Note: This liqueur is either considered a premium triple sec or a liqueur depending on who you ask. It sells for considerably more than your standard triple sec but is also almost twice as strong as most. Started by two brothers in 1875, Remy Cointreau now sells it in over 200 countries. Uses a blend of bitter and sweet orange peels extracted and distilled with neutral ethyl alcohol (from sugar beets). Exact formulation is a family secret also the ratio is adjusted to flavor profile.
First Impression: Oranges of various types, at least 5 identifiable ones-Seville, calmondon, mandarine,etc,
Appearance: Silver sap-like clarity. On swirling, leaves a even coat on the glass with long legs developing.
Taste: Delicate interplay of different types of oranges lend a unmatched complexity and depth to the taste/concept of orange.The bitterness of some of the oranges plays off against the sweeter varieties and the sugar. It does not have the chemical cloy of a cheaper orange liqueur and the alcohol base is of much higher quality.
Drinks:There are hundreds of specific Cointreau only recipes and a much larger number where the use of Cointreau instead of generic Triple Sec can make a great difference in the final result.
Bottle:The dark brown square bottle is almost a trademark by itself. It has gone from cork to screw cap and the labels have gone periodic change, but someone from 100 years ago could pick it out in a crowded bar shelf
Other: Oranges mostly sourced from Spain and Haiti. Available in 50 ml, 375 ml, 750 ml,1 liter in U.S. I usually suggest a 375 ml as a reasonable size for most people.

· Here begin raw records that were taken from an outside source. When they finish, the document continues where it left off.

Source: an optimization exercise on an open RTL-to-GDS flow (aim: small area, a short achievable clock period and few clock cycles per item). Production flows keep margins and buffers that such runs may drop.
Function was checked by simulation only, so behaviour that the tests miss may differ from the original.
No activity file was given, so power comes from the tool's default toggle rates.

==> flow/design.v (outline; a module is shown in full before it is edited, if it fits) <==
// module playback_rate_trim_controller: 922 lines
module playback_rate_trim_controller #(
  parameter int AVERAGE_LENGTH = 128
) (
  input  logic        clk,
  input  logic        rst,
  input  logic        in_valid,
  output logic        in_stall,
  input  logic [24:0] in_data,
  output logic        out_valid,
  input  logic        out_stall,
  output logic [34:0] out_data,
  input  logic        cfg_valid,
  output logic        cfg_ready,
  input  logic [1:0]  cfg_index,
  input  logic [15:0] cfg_data
);
  // ...
==> flow/run.sh <==
#!/bin/bash
# synth_recipe.tcl (not shown) runs the flow's synth.tcl, then flattens the netlist and writes it again
# the make line also repeats each setting of config.mk as NAME=value (left out here)
make -C /OpenROAD-flow-scripts/flow DESIGN_CONFIG=/design/flow/config.mk WORK_HOME=/design/flow/orfs CLKGATE_MAP_FILE= SYNTH_SCRIPT=/design/flow/synth_recipe.tcl finish
==> flow/config.mk <==
export PLATFORM = sky130hd
export DESIGN_NAME = playback_rate_trim_controller
export DESIGN_NICKNAME = playback_rate_trim_controller
export VERILOG_FILES = /design/flow/design.v
export SDC_FILE = /design/flow/constraint.sdc
export NUM_CORES = 4
export LEC_CHECK = 0
export ABC_CLOCK_PERIOD_IN_PS = 3000
export CAP_MARGIN = 20
export CORE_MARGIN = 2
export CORE_UTILIZATION = 60
export CTS_CLUSTER_DIAMETER = 80
export CTS_CLUSTER_SIZE = 24
export PLACE_DENSITY = 0.75
export SETUP_SLACK_MARGIN = 4.6
export SLEW_MARGIN = 20
==> flow/constraint.sdc <==
create_clock -name core_clock -period 8.0 [get_ports {clk}]
set_input_delay 1.6000 -clock core_clock [delete_from_list [all_inputs] [get_ports {clk}]]
set_output_delay 1.6000 -clock core_clock [all_outputs]
set_load 0.01 [all_outputs]
==> run notes, run 1 <==
Outcome
The run finished with no timing, DRC or antenna violations.

Route
The uppermost layer routed is met4. The aggregate routed wire length is ~190000 um. The routed wirelength normalized by instance count is 20.9 um.

Power and ir drop
The main power-consuming group is registers. The internal power component is 23.4 mW.

Final layout
Leaving out filler cells and counting taps, the final layout contains 8881. In the final layout, the multi-input gates occupy around 27000 um^2. The number of buffers outside the clock class in the layout is ~310. The post-route core utilization is about 67%. The register with the most flip-flops in the layout has between 1500 and 2000 of them. The area share of buffers outside the clock network is 2.76%.

Global route
The via count of the first global-routing pass is 49300. For this run the aggregate overflow at the end of global routing stands at 0. The initial antenna violation count is 2.

Timing
The shortest clock period the worst path allows after layout is ~4 ns. Once routing completed, OpenROAD measured the worst setup slack at between 3 and 4 ns. On the final layout, the worst clock skew is about 0.035 ns.

Setup path
The cell that appears most often on the critical path is a21oi_2. Tracing the worst setup path back leads to its startpoint at dd_s18[1]. Following the worst setup path forward leads to its endpoint at dsum_m[18].

Hold path
The number of instances on the worst hold path is 0. The worst hold path begins at hist[77][0].

Synth
After synthesis the cells add up to approximately 100000 um^2. Summing the areas of all compound-gate instances in the mapped netlist gives under 10% of the synthesized area. The post-synthesis register bit count is between 2000 and 2500.

The async set-reset flop share out of synthesis is 0%.

Clocking
Buffers inserted during clock tree synthesis total ~130. The clock tree from TritonCTS is built.

Floorplanning
The floorplan step set the die width to approximately 400 um.

Place
The placement-stage cell area is slightly above 100000 um^2.
Testbench counts, summed over its fixed seeds: cycles 2,200, items 2,048.
==> run 2: changes to the inputs <==
--- a/flow/design.v
+++ b/flow/design.v
@@ -620,60 +620,58 @@
   logic [0:0] bighi_s10;
   always_ff @(posedge clk) if (run) bighi_s10 <= bighi_86;
   logic [23:0] p_87;
   assign p_87 = {1'b0, {mr0_s10[22], mr0_s10[21], mr0_s10[20], mr0_s10[19], mr0_s10[18], mr0_s10[17], mr0_s10[16], mr0_s10[15], mr0_s10[14], mr0_s10[13], mr0_s10[12], mr0_s10[11], mr0_s10[10], mr0_s10[9], mr0_s10[8], mr0_s10[7], mr0_s10[6], mr0_s10[5], mr0_s10[4], mr0_s10[3], mr0_s10[2], mr0_s10[1], mr0_s10[0]}} + {1'b0, {mr1_s10[22], mr1_s10[21], mr1_s10[20], mr1_s10[19], mr1_s10[18], mr1_s10[17], mr1_s10[16], mr1_s10[15], mr1_s10[14], mr1_s10[13], mr1_s10[12], mr1_s10[11], mr1_s10[10], mr1_s10[9], mr1_s10[8], mr1_s10[7], mr1_s10[6], mr1_s10[5], mr1_s10[4], mr1_s10[3], mr1_s10[2], mr1_s10[1], mr1_s10[0]}};
   logic [0:0] big_88;
   assign big_88 = bighi_s10 | (|p_87[23:20]);
   logic [19:0] pl_89;
   assign pl_89 = p_87[19:0];
-  logic [6:0] r2_90;
-  assign r2_90 = pl_89[19:13];
-  logic [0:0] ovf_91;
-  assign ovf_91 = (r2_90 >= tgt) | big_88;
-  logic [12:0] pr_92;
-  assign pr_92 = pl_89[12:0];
   logic [0:0] v_s11;
   always_ff @(posedge clk) if (rst) v_s11 <= 1'b0; else if (run) v_s11 <= v_s10;
   logic [0:0] above_s11;
   always_ff @(posedge clk) if (run) above_s11 <= above_s10;
-  logic [6:0] r2_s11;
-  always_ff @(posedge clk) if (run) r2_s11 <= r2_90;
-  logic [0:0] ovf_s11;
-  always_ff @(posedge clk) if (run) ovf_s11 <= ovf_91;
-  logic [12:0] pr_s11;
-  always_ff @(posedge clk) if (run) pr_s11 <= pr_92;
+  logic [0:0] big_s11;
+  always_ff @(posedge clk) if (run) big_s11 <= big_88;
+  logic [19:0] pl_s11;
+  always_ff @(posedge clk) if (run) pl_s11 <= pl_89;
+  logic [6:0] r2_90;
+  assign r2_90 = pl_s11[19:13];
+  logic [0:0] ovf_91;
+  assign ovf_91 = (r2_90 >= tgt) | big_s11;
+  logic [12:0] pr_92;
+  assign pr_92 = pl_s11[12:0];
   logic [8:0] rsh_93;
-  assign rsh_93 = {r2_s11, pr_s11[12:11]};
+  assign rsh_93 = {r2_90, pr_92[12:11]};
   logic [9:0] t1_94;
   assign t1_94 = {1'b0, rsh_93} - 10'(tgt);
   logic [0:0] n1_95;
   assign n1_95 = ~t1_94[9];
   logic [9:0] t2_96;
   assign t2_96 = {1'b0, rsh_93} - 10'(tgt2);
   logic [0:0] n2_97;
   assign n2_97 = ~t2_96[9];
   logic [9:0] t3_98;
   assign t3_98 = {1'b0, rsh_93} - 10'(tgt3);
   logic [0:0] n3_99;
   assign n3_99 = ~t3_98[9];
   logic [6:0] r2_100;
   assign r2_100 = n3_99 ? t3_98[6:0] : n2_97 ? t2_96[6:0] : n1_95 ? t1_94[6:0] : rsh_93[6:0];
   logic [10:0] pr_101;
-  assign pr_101 = pr_s11[10:0];
+  assign pr_101 = pr_92[10:0];
   logic [1:0] q2_102;
   assign q2_102 = {n2_97, n3_99 | (n1_95 & ~n2_97)};
   logic [0:0] v_s12;
   always_ff @(posedge clk) if (rst) v_s12 <= 1'b0; else if (run) v_s12 <= v_s11;
   logic [0:0] above_s12;
   always_ff @(posedge clk) if (run) above_s12 <= above_s11;
   logic [6:0] r2_s12;
   always_ff @(posedge clk) if (run) r2_s12 <= r2_100;
   logic [0:0] ovf_s12;
-  always_ff @(posedge clk) if (run) ovf_s12 <= ovf_s11;
+  always_ff @(posedge clk) if (run) ovf_s12 <= ovf_91;
   logic [10:0] pr_s12;
   always_ff @(posedge clk) if (run) pr_s12 <= pr_101;
   logic [1:0] q2_s12;
   always_ff @(posedge clk) if (run) q2_s12 <= q2_102;
   logic [8:0] rsh_103;
   assign rsh_103 = {r2_s12, pr_s12[10:9]};
   logic [9:0] t1_104;
   assign t1_104 = {1'b0, rsh_103} - 10'(tgt);
==> run 2 against run 1 <==
Effect of this change:
- still clean on timing, DRC and antenna
- sequential power is essentially flat
- routed wire length grew 4.7%
- first-iteration DRC count grew 2.1%
- cell area grew 1.2%
- non-clock buffer count grew 87
- hold slack lost 0.013 ns
- synthesized area grew 0.21%
- largest cell class unchanged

Final Thoughts: Pretty much the commercially available gold standard for Orange Liqueur/Triple Sec worldwide. (Grand Marnier is in a slightly different category as a Brandy/Liqueur). While not the best in some ways, it is available almost anywhere in the world and quite good especially for the scale of production. If you are going to make a drink using a Triple Sec, spend the extra 25 cents or so it will cost in a drink – it’s certainly worth it.
Somewhat slow loading webpage with a long intro with attractive woman, interesting European style graphics, drinks recipes, and fair amount of information including tour and museum information.